* [Exercise instructions] The lines to reproduce from the material below are those from the one containing "worst register-to-register path: stages, from" through the one containing "a211o_1 230, and2_1", both included; write them out exactly and add nothing.

* [Data for review]
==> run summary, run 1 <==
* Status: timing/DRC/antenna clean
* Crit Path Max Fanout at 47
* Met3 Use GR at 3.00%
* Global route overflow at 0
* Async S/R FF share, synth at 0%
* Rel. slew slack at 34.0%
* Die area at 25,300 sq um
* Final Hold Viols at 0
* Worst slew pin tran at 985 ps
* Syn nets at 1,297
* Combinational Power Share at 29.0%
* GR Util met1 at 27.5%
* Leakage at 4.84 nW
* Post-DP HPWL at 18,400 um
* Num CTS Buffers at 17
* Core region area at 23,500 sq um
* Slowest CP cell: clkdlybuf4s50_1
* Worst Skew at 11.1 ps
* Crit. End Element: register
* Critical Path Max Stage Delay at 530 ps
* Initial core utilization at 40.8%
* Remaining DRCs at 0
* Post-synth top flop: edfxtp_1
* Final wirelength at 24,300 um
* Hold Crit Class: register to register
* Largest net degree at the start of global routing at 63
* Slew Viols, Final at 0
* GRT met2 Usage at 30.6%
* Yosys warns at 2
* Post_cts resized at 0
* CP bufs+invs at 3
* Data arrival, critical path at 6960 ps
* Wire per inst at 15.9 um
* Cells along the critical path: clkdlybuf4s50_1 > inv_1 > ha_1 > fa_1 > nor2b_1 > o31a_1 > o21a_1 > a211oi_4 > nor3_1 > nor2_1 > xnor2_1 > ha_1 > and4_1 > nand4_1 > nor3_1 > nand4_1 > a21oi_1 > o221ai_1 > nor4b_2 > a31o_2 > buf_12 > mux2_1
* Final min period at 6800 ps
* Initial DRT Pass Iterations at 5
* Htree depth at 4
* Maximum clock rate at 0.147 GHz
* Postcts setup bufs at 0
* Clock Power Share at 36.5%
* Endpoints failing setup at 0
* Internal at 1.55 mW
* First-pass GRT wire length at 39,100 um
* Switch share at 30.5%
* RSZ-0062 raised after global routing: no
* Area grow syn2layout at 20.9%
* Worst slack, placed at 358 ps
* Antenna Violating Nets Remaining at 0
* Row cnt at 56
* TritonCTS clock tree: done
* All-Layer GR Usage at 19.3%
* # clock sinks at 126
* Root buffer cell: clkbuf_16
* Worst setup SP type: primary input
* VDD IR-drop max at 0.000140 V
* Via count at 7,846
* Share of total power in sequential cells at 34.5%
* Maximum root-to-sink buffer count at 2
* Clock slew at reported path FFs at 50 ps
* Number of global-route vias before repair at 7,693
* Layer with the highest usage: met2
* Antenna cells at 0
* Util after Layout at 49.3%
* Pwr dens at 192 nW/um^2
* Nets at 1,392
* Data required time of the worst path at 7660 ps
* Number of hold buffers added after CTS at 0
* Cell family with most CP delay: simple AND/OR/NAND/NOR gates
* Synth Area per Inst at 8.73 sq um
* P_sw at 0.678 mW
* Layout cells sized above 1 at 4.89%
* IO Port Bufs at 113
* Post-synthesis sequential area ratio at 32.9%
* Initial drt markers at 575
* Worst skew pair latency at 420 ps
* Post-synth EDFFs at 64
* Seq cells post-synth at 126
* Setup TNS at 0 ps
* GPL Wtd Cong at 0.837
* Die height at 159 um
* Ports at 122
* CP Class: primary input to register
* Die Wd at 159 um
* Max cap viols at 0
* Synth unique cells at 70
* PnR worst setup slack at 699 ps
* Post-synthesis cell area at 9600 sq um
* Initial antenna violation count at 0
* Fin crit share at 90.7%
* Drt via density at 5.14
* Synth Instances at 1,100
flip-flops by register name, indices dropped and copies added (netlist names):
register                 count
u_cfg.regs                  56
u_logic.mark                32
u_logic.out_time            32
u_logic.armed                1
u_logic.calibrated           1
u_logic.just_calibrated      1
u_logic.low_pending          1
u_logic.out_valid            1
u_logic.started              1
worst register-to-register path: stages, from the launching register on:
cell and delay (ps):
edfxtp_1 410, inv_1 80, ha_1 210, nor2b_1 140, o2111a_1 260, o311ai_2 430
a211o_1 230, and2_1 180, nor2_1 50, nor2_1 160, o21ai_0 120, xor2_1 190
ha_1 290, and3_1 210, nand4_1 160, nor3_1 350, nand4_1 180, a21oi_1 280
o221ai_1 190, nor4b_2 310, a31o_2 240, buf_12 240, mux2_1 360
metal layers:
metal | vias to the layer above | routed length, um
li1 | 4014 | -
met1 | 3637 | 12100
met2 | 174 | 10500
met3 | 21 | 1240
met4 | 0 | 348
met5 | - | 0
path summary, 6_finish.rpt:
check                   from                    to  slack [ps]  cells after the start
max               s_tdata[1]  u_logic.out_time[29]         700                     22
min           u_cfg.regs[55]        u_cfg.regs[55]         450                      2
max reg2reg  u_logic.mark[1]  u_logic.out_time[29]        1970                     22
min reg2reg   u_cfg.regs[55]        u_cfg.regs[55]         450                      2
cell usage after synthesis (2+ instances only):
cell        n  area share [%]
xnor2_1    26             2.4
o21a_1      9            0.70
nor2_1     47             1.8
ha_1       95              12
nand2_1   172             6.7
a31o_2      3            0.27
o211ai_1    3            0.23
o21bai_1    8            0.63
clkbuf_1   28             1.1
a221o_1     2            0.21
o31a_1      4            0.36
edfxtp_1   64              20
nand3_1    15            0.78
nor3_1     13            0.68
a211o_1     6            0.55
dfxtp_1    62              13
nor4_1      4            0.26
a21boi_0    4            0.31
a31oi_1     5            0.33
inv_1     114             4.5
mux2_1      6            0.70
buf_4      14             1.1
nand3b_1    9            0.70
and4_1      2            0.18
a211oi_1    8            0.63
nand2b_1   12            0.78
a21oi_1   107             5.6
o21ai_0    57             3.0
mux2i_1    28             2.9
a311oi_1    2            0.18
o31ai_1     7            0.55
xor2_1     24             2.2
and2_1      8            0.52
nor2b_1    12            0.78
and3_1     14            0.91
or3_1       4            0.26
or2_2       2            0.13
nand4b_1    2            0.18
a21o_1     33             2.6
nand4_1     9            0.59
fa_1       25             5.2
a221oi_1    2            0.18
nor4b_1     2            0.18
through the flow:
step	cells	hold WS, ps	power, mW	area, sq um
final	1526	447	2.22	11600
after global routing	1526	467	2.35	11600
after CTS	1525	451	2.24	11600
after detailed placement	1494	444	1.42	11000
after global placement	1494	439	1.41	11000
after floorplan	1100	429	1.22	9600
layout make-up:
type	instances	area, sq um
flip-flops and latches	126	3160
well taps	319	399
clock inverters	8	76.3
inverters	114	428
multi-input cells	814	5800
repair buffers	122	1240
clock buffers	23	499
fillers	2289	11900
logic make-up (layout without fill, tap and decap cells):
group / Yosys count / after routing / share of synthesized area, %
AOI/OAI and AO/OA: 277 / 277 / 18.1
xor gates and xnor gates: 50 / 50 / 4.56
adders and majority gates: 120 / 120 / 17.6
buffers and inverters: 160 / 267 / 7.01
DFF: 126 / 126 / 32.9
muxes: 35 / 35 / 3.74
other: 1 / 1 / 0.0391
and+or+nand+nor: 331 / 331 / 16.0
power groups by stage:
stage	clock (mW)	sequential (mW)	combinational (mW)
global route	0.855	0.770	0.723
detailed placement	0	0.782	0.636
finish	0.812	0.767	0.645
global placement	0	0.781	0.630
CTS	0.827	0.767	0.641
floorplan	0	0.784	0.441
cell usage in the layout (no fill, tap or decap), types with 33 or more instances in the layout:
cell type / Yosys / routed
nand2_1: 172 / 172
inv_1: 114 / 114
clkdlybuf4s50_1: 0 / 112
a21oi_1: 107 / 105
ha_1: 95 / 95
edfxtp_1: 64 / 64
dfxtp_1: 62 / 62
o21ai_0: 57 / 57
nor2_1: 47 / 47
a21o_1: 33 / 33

* [Answer area]
worst register-to-register path: stages, from the launching register on:
cell and delay (ps):
edfxtp_1 410, inv_1 80, ha_1 210, nor2b_1 140, o2111a_1 260, o311ai_2 430
a211o_1 230, and2_1 180, nor2_1 50, nor2_1 160, o21ai_0 120, xor2_1 190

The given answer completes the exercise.